▶ **RAW DATA**
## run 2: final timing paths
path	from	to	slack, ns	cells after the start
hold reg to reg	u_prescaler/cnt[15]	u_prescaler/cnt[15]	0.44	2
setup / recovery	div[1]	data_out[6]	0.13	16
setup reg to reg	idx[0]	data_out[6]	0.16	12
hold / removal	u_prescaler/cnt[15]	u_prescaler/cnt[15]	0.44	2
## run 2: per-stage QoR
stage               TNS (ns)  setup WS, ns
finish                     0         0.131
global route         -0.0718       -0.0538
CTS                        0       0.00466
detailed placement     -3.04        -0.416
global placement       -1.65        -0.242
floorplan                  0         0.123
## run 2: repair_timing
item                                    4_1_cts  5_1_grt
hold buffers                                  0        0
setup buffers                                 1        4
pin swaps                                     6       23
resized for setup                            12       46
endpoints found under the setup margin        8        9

▶ **WHAT YOU HAVE TO DO**
Report every line containing the word "placement" from the listing above.

▶ **RESPONSE AREA**
detailed placement     -3.04        -0.416
global placement       -1.65        -0.242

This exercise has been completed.